MoH marks World Patient Safety Day
The Ministry of Health (MoH) is marking the World Patient Safety Day. Hospitals and health centres (HCs) in Bahrain are organising health-related activities focusing on patient safety and increasing awareness including hands cleanliness to prevent contamination or contagion to ensure safety of patients, said Head of Quality and Risk Management Panel Dr Khatoon Shubbar.
Patient and visitors’ safety includes increasing awareness, prevention of incidental falls, and to conform to prescribed course of medical treatment. Patients should ask questions to get the right answers and accurately tell the doctor about their case history. Awareness also includes training of all HCs workers in how to cope with fire incidents and risk. The World Health Organisation (WHO) marks the World Patient Safety Day on September 17, this year themed Speak up for Patient Safety.
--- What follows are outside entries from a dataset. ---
`config.mk`:
```
export PLATFORM = sky130hd
export DESIGN_NAME = updown_seq_decoder
export DESIGN_NICKNAME = d
export VERILOG_FILES = /design/src/rtl/updown_seq_decoder.sv
export SDC_FILE = /design/constraint.sdc
export NUM_CORES = 1
export LEC_CHECK = 0
export BUFFER_PORTS_ARGS = -buffer_cell sky130_fd_sc_hd__buf_2
export CORE_UTILIZATION = 55
export CTS_CLUSTER_DIAMETER = 40
export DETAILED_ROUTE_END_ITERATION = 12
export PLACE_DENSITY_LB_ADDON = 0.2
export SYNTH_ARGS = -nofsm -noshare
export SYNTH_HDL_FRONTEND = slang
export SYNTH_SLANG_ARGS = --single-unit
```
`constraint.sdc`:
```
create_clock -name clk -period 2.69 [get_ports clk]
set_input_delay 0 -clock clk [delete_from_list [all_inputs] [get_ports clk]]
set_output_delay 0 -clock clk [all_outputs]
set_load 0.005 [all_outputs]
```
`src/rtl/updown_seq_decoder.sv`:
```
// updown_seq_decoder: recovers count direction from an observed up/down counter.
//
// Each cycle the sample q_in is compared with the previous sample. The step
// (q_in - prev) mod 2^WIDTH is classified as UP (+1), DOWN (-1), HOLD (0) or
// JUMP (anything else), so wrap-around counts as a legal step. After LOCK_CNT
// consecutive same-direction steps the block locks and then reports holds,
// legal reversals and illegal jumps. It also keeps a saturating error tally.
//
// Ports:
//   clk      in   rising-edge clock
//   rst      in   synchronous active-low reset
//   q_in     in   [WIDTH-1:0] observed count value
//   dir      out  recovered direction (1 = up), meaningful while locked
//   locked   out  direction lock established
//   hold     out  current sample equals previous sample
//   dir_chg  out  one-cycle pulse on a legal reversal while locked
//   err      out  one-cycle pulse on an illegal jump
//   err_cnt  out  [7:0] saturating count of err pulses
module updown_seq_decoder #(
  parameter int unsigned WIDTH    = 3,
  parameter int unsigned LOCK_CNT = 4
) (
  input  logic             clk,
  input  logic             rst,
  input  logic [WIDTH-1:0] q_in,
  output logic             dir,
  output logic             locked,
  output logic             hold,
  output logic             dir_chg,
  output logic             err,
  output logic [7:0]       err_cnt
);

  localparam int unsigned RUN_W = 4;
  localparam int unsigned CNT_W = 8;

  localparam logic [WIDTH-1:0] D_UP     = WIDTH'(1);
  localparam logic [WIDTH-1:0] D_DOWN   = '1;
  localparam logic [WIDTH-1:0] D_HOLD   = '0;
  localparam logic [RUN_W-1:0] LOCK_RUN = RUN_W'(LOCK_CNT);
  localparam logic [CNT_W-1:0] CNT_MAX  = '1;

  typedef enum logic [1:0] {
    ST_FIRST = 2'd0,
    ST_ACQ   = 2'd1,
    ST_LOCK  = 2'd2
  } state_t;

  state_t           state;
  logic [WIDTH-1:0] prev;
  logic [RUN_W-1:0] run;
  logic             run_dir;

  // Step classification of the current sample against the previous one.
  logic [WIDTH-1:0] delta_c;
  logic             step_up_c;
  logic             step_dn_c;
  logic             is_step_c;
  logic             is_hold_c;
  logic             is_jump_c;
  logic [RUN_W-1:0] run_nxt_c;

  always_comb begin
    delta_c   = q_in - prev;
    step_up_c = (delta_c == D_UP);
    step_dn_c = (delta_c == D_DOWN);
    is_step_c = step_up_c | step_dn_c;
    is_hold_c = (delta_c == D_HOLD);
    is_jump_c = ~(is_step_c | is_hold_c);
    // Extend the run on a matching step (or a fresh run); restart at 1 on a reversal.
    if ((run == '0) || (step_up_c == run_dir)) begin
      run_nxt_c = run + RUN_W'(1);
    end else begin
      run_nxt_c = RUN_W'(1);
    end
  end

  // Acquisition / lock FSM with registered outputs.
  always_ff @(posedge clk) begin
    if (!rst) begin
      state   <= ST_FIRST;
      prev    <= '0;
      run     <= '0;
      run_dir <= 1'b0;
      dir     <= 1'b0;
      locked  <= 1'b0;
      hold    <= 1'b0;
      dir_chg <= 1'b0;
      err     <= 1'b0;
      err_cnt <= '0;
    end else begin
      prev    <= q_in;
      hold    <= 1'b0;
      dir_chg <= 1'b0;
      err     <= 1'b0;

      // The first sample after reset is never classified, so it cannot count as an error.
      if ((state != ST_FIRST) && is_jump_c && (err_cnt != CNT_MAX)) begin
        err_cnt <= err_cnt + CNT_W'(1);
      end

      case (state)
        ST_FIRST: begin
          state <= ST_ACQ;
        end

        ST_ACQ: begin
          if (is_step_c) begin
            run_dir <= step_up_c;
            if (run_nxt_c == LOCK_RUN) begin
              state  <= ST_LOCK;
              locked <= 1'b1;
              dir    <= step_up_c;
              run    <= '0;
            end else begin
              run <= run_nxt_c;
            end
          end else if (is_hold_c) begin
            hold <= 1'b1;
          end else begin
            run <= '0;
            err <= 1'b1;
          end
        end

        ST_LOCK: begin
          if (is_step_c) begin
            if (step_up_c != dir) begin
              dir     <= step_up_c;
              dir_chg <= 1'b1;
            end
          end else if (is_hold_c) begin
            hold <= 1'b1;
          end else begin
            err    <= 1'b1;
            locked <= 1'b0;
            run    <= '0;
            state  <= ST_ACQ;
          end
        end

        default: begin
          state <= ST_FIRST;
        end
      endcase
    end
  end

endmodule

```
==> impl_results.md, run 1 <==
- Status: completed
- NumNets Final: 180
- Most frequent cell after synthesis: dfxtp_1
- CTS H-Tree Depth: 1
- Synth top area share: 36.3%
- Iteration-0 DRC Markers: 21
- Worst EP required: 2.93 ns
- Horiz. Die Dim: ~50 µm
- Mapped cell area: 1270 µm²
- Worst hold path stage count: 3
- Total vias in the final route: 1049
- Critical path type: in -> reg
- Placeable core region: 2190 µm²
- Type of origin of the critical path: primary input
- Final hold vios: 0
- Worst hold-check slack: 0.0746 ns
- Setup-failing EPs final: 0
- Critical Path AT: between 2 and 3 ns
- M3 GR Usage: under 10%
- Inst Count DP: between 150 and 200
- R2R depth: 7
- Switch share: 28.1%
- Post-synth EDFFs: 0
- Skew final: 0.00503 ns
- Drc violations: 0
- GRT met1 Usage: roughly 28%
- Main synth FF type: dfxtp_1
- Rows: 17
- Max frequency: 390 MHz
- Top post-synthesis cells by count: dfxtp_1 (23), nand2_1 (12), nor2_1 (11)
- Share of layout cells above drive strength 1: 17.6%
- Die height: 50.1 µm
- Max_slew headroom: 73.5%
- Mapped Nets: 156
- RSZ-0062 raised after global routing: false
- Seq pwr share: roughly 55%
- Fin util: between 60% and 70%
- Clk root buf: clkbuf_4
- Total grt overflow: 0
- Mapped Cells: roughly 140
- FFs w/ async S/R, synth: 0%
- Slowest CP cell: dlygate4sd3_1
- Worst Hold Class: in -> reg
- Synthesized area per cell: 8.94 µm²
- Ys Warns: 0
- CTS Sinks: 23
- Starting density of the core: 58.0%
- First-pass GRT wire length: 4.15 mm
- Most Crowded Layer GR: met2
- Die ar.: 2510 µm²
- Count of cell types in the netlist: 39
- Hpwl dp: 1.80 mm
- Post-synthesis register bit count: 23
- Slew @ Worst Pin: 0.396 ns
- Gr usage total: 21.6%
- Clock slew at reported path FFs: 0.12 ns
- Number of global-route vias before repair: 958
- Port bufs: 17
- Setup Fix Bufs, Post-CTS: 0
- Sequential share of the synthesized area: 36.3%
- RD Place Congestion: ~0.84
- CP max FO: 7
- Crit-path cells: dlygate4sd3_1 > buf_2 > inv_1 > ha_1 > fa_1 > xnor3_2 > mux2_2 > and2_0 > or4_1 > a21boi_1
- Top cells by area, synth: dfxtp_1 (36%), ha_1 (7.9%), nor2b_1 (4.9%), xnor2_1 (4.1%), nand2_1 (3.5%)
- Switching power: 186 µW
- Avg WL per Cell: between 10 and 15 µm
- Initial antenna violation count: 0
- Pin count of the biggest net entering global routing: 25
- Clk buf depth: 2
- Layout area overhead: 14.9%
- # IOs: 18
- Post-Layout Cell Count: 193
- TritonCTS clock tree: built
- Setup TNS: 0 ns
- CP max stage delay: 0.53 ns
- Max IR drop VDD: ~310 µV
- Area leader, netlist: dfxtp_1
- Leakage Power: 0.616 nW
- Worst setup EP type: flop
- Final ANT Viol Nets: 0
- Clk pwr share: 23.3%
- Internal: 478 µW
- Diode count: 0
- Drt pass-1 iters: 4
- Vias/cell: 5.44
- FILL cells: 185
- Met2 Use GR: 34.9%
- Latest clock arrival within the worst-skew pair: 0.30 ns
- Tcrit/Tclk final: approximately 95%
- MaxCap Viol Count: 0
- Min Tclk post-route: 2.56 ns
- PD cells: 455 nW/µm²
- Routed WL: 2.40 mm
- Max-slew violations: 0
- Num CTS Buffers: 3
- Comb pwr share: 21.7%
The WHO wants participating countries to consider how they can encourage patients, families, caregivers, communities, healthcare workers, healthcare leaders and policymakers to come together in a shared commitment to patient safety. The WHO has identified medication safety as a vital aspect of patient safety and, in April 2017, it launched its third global patient safety challenge ‘Medication without harm’.
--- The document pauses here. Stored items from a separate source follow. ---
`config.mk`:
```
export PLATFORM = sky130hd
export DESIGN_NAME = kmkz_writeback
export DESIGN_NICKNAME = d
export VERILOG_FILES = /design/src/rtl/kmkz_writeback_pkg.sv /design/src/rtl/kmkz_load_align.sv /design/src/rtl/kmkz_writeback.sv
export SDC_FILE = /design/constraint.sdc
export NUM_CORES = 1
export LEC_CHECK = 0
export CAP_MARGIN = 40
export CORE_MARGIN = 2
export CORE_UTILIZATION = 40
export CTS_CLUSTER_SIZE = 25
export DETAILED_ROUTE_END_ITERATION = 10
export PLACE_DENSITY_LB_ADDON = 0.2
export SLEW_MARGIN = 10
export SYNTH_ARGS = -nofsm -noshare
export SYNTH_HDL_FRONTEND = slang
export SYNTH_SLANG_ARGS = --single-unit
```
`constraint.sdc`:
```
create_clock -name clk_i -period 2.4 [get_ports clk_i]
set_input_delay 0.24 -clock clk_i [delete_from_list [all_inputs] [get_ports clk_i]]
set_output_delay 0.24 -clock clk_i [all_outputs]
set_load 0.01 [all_outputs]
```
The goal of this challenge is to reduce the level of severe, avoidable harm related to medications by 50 per cent over five years across the world. It identified three essential action areas in relation to medication safety, and has recently published technical reports in each of these areas: ‘Medication safety in polypharmacy’; ‘Medication safety in transitions of care’; and ‘Medication safety in high risk situations’.